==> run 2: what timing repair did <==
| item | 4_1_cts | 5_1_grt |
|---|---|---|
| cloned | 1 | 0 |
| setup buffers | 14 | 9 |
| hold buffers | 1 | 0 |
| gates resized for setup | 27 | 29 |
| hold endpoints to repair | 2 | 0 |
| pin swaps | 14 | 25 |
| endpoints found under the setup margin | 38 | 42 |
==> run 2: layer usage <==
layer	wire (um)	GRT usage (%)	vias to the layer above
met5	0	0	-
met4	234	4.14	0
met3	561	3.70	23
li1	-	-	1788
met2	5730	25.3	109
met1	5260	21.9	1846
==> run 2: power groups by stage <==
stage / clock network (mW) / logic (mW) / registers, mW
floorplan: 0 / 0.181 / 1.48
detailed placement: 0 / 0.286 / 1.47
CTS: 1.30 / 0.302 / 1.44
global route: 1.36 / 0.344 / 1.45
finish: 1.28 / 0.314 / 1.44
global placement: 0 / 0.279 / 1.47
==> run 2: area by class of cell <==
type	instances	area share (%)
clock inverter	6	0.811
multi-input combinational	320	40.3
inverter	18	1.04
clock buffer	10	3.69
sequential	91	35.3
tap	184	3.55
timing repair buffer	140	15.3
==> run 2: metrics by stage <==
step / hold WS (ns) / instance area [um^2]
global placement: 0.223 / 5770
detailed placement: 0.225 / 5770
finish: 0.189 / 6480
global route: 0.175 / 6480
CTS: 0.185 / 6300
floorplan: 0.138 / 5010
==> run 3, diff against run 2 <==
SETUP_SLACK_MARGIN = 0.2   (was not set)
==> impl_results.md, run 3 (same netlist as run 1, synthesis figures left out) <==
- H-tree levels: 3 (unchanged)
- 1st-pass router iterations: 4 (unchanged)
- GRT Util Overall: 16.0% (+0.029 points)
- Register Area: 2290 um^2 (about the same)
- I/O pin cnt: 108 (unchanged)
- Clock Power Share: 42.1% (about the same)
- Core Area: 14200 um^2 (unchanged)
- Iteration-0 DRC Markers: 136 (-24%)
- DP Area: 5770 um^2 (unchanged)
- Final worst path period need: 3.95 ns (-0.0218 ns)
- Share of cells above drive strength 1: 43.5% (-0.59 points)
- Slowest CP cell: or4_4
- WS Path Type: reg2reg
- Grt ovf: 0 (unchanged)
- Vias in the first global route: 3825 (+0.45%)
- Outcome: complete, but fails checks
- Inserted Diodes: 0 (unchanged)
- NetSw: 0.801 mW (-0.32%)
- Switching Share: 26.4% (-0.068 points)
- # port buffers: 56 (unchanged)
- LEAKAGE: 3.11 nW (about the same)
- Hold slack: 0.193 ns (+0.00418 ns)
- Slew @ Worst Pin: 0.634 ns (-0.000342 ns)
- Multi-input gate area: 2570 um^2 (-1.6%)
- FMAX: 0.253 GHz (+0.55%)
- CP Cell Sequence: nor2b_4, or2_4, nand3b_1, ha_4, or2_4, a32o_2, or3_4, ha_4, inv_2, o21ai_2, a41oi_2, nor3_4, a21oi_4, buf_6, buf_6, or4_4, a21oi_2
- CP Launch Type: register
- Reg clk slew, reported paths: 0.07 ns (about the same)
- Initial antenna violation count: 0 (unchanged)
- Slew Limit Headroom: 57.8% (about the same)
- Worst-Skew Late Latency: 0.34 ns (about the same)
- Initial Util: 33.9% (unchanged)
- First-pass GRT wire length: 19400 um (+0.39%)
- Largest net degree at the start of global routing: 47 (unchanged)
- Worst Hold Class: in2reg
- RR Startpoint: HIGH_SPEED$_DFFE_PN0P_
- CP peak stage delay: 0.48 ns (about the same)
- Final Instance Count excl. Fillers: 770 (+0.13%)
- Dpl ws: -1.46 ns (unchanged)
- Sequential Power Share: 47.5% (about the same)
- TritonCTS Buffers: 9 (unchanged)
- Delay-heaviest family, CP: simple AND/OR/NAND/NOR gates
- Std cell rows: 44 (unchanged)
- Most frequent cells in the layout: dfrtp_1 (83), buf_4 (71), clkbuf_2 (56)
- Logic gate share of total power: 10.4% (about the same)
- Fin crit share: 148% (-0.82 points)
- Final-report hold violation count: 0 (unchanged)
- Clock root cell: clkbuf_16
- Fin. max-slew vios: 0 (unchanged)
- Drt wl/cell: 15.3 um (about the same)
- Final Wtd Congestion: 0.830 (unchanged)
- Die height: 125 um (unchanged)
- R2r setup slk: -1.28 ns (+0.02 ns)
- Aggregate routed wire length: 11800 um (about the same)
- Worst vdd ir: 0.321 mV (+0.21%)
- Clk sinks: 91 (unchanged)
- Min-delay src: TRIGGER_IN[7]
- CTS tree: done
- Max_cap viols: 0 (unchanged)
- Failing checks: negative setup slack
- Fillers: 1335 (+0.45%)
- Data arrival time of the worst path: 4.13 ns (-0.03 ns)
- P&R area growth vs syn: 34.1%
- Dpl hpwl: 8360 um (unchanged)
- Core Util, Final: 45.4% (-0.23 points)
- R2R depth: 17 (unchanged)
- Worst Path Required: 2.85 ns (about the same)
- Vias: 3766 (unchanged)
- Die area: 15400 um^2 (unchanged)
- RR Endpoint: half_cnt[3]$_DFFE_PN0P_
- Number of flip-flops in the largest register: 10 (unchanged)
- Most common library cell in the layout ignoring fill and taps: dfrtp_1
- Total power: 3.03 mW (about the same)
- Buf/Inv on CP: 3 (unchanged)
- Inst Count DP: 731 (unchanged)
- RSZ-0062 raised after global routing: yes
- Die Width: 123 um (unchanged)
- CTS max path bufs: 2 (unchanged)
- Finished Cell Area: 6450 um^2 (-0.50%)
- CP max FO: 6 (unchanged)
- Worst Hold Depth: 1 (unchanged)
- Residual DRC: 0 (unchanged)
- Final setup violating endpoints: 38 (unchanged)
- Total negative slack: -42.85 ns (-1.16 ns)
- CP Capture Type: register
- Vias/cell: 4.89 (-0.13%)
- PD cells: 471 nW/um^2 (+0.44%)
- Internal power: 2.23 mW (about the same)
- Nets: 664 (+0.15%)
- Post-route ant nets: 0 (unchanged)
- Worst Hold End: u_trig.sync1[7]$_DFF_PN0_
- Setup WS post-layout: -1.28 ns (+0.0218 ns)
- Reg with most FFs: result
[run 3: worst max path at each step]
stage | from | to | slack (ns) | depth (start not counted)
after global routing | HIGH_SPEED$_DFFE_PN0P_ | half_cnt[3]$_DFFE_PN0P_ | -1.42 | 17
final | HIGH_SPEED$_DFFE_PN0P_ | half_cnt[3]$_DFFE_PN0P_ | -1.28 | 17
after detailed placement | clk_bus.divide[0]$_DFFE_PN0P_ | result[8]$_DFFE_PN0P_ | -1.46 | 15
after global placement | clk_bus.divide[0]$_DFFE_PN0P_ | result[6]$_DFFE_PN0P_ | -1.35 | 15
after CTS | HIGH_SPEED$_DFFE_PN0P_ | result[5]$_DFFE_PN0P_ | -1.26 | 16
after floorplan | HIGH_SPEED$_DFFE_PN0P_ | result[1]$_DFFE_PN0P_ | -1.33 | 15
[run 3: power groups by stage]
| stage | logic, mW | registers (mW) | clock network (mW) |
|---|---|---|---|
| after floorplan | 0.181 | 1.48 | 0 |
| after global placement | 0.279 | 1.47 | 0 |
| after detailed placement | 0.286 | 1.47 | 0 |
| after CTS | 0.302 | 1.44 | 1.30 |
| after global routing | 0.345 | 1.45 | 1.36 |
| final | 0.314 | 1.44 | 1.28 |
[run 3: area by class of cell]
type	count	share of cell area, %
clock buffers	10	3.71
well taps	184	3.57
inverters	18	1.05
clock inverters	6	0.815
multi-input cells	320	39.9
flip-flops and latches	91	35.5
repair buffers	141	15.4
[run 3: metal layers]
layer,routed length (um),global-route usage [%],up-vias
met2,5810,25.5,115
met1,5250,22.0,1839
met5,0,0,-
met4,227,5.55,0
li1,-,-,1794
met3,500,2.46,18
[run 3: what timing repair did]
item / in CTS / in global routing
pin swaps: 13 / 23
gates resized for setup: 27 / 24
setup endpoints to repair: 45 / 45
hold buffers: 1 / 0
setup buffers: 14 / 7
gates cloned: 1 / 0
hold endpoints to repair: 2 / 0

------------------------------

Exercise description:
Your task for the entries above: copy exactly the span starting with the line with "run 2: layer" and going on through the line with "- GRT Util Overall: 16.0% (+0.029 points)", both lines included, and nothing else.

Solution for this task:
==> run 2: layer usage <==
layer	wire (um)	GRT usage (%)	vias to the layer above
met5	0	0	-
met4	234	4.14	0
met3	561	3.70	23
li1	-	-	1788
met2	5730	25.3	109
met1	5260	21.9	1846
==> run 2: power groups by stage <==
stage / clock network (mW) / logic (mW) / registers, mW
floorplan: 0 / 0.181 / 1.48
detailed placement: 0 / 0.286 / 1.47
CTS: 1.30 / 0.302 / 1.44
global route: 1.36 / 0.344 / 1.45
finish: 1.28 / 0.314 / 1.44
global placement: 0 / 0.279 / 1.47
==> run 2: area by class of cell <==
type	instances	area share (%)
clock inverter	6	0.811
multi-input combinational	320	40.3
inverter	18	1.04
clock buffer	10	3.69
sequential	91	35.3
tap	184	3.55
timing repair buffer	140	15.3
==> run 2: metrics by stage <==
step / hold WS (ns) / instance area [um^2]
global placement: 0.223 / 5770
detailed placement: 0.225 / 5770
finish: 0.189 / 6480
global route: 0.175 / 6480
CTS: 0.185 / 6300
floorplan: 0.138 / 5010
==> run 3, diff against run 2 <==
SETUP_SLACK_MARGIN = 0.2   (was not set)
==> impl_results.md, run 3 (same netlist as run 1, synthesis figures left out) <==
- H-tree levels: 3 (unchanged)
- 1st-pass router iterations: 4 (unchanged)
- GRT Util Overall: 16.0% (+0.029 points)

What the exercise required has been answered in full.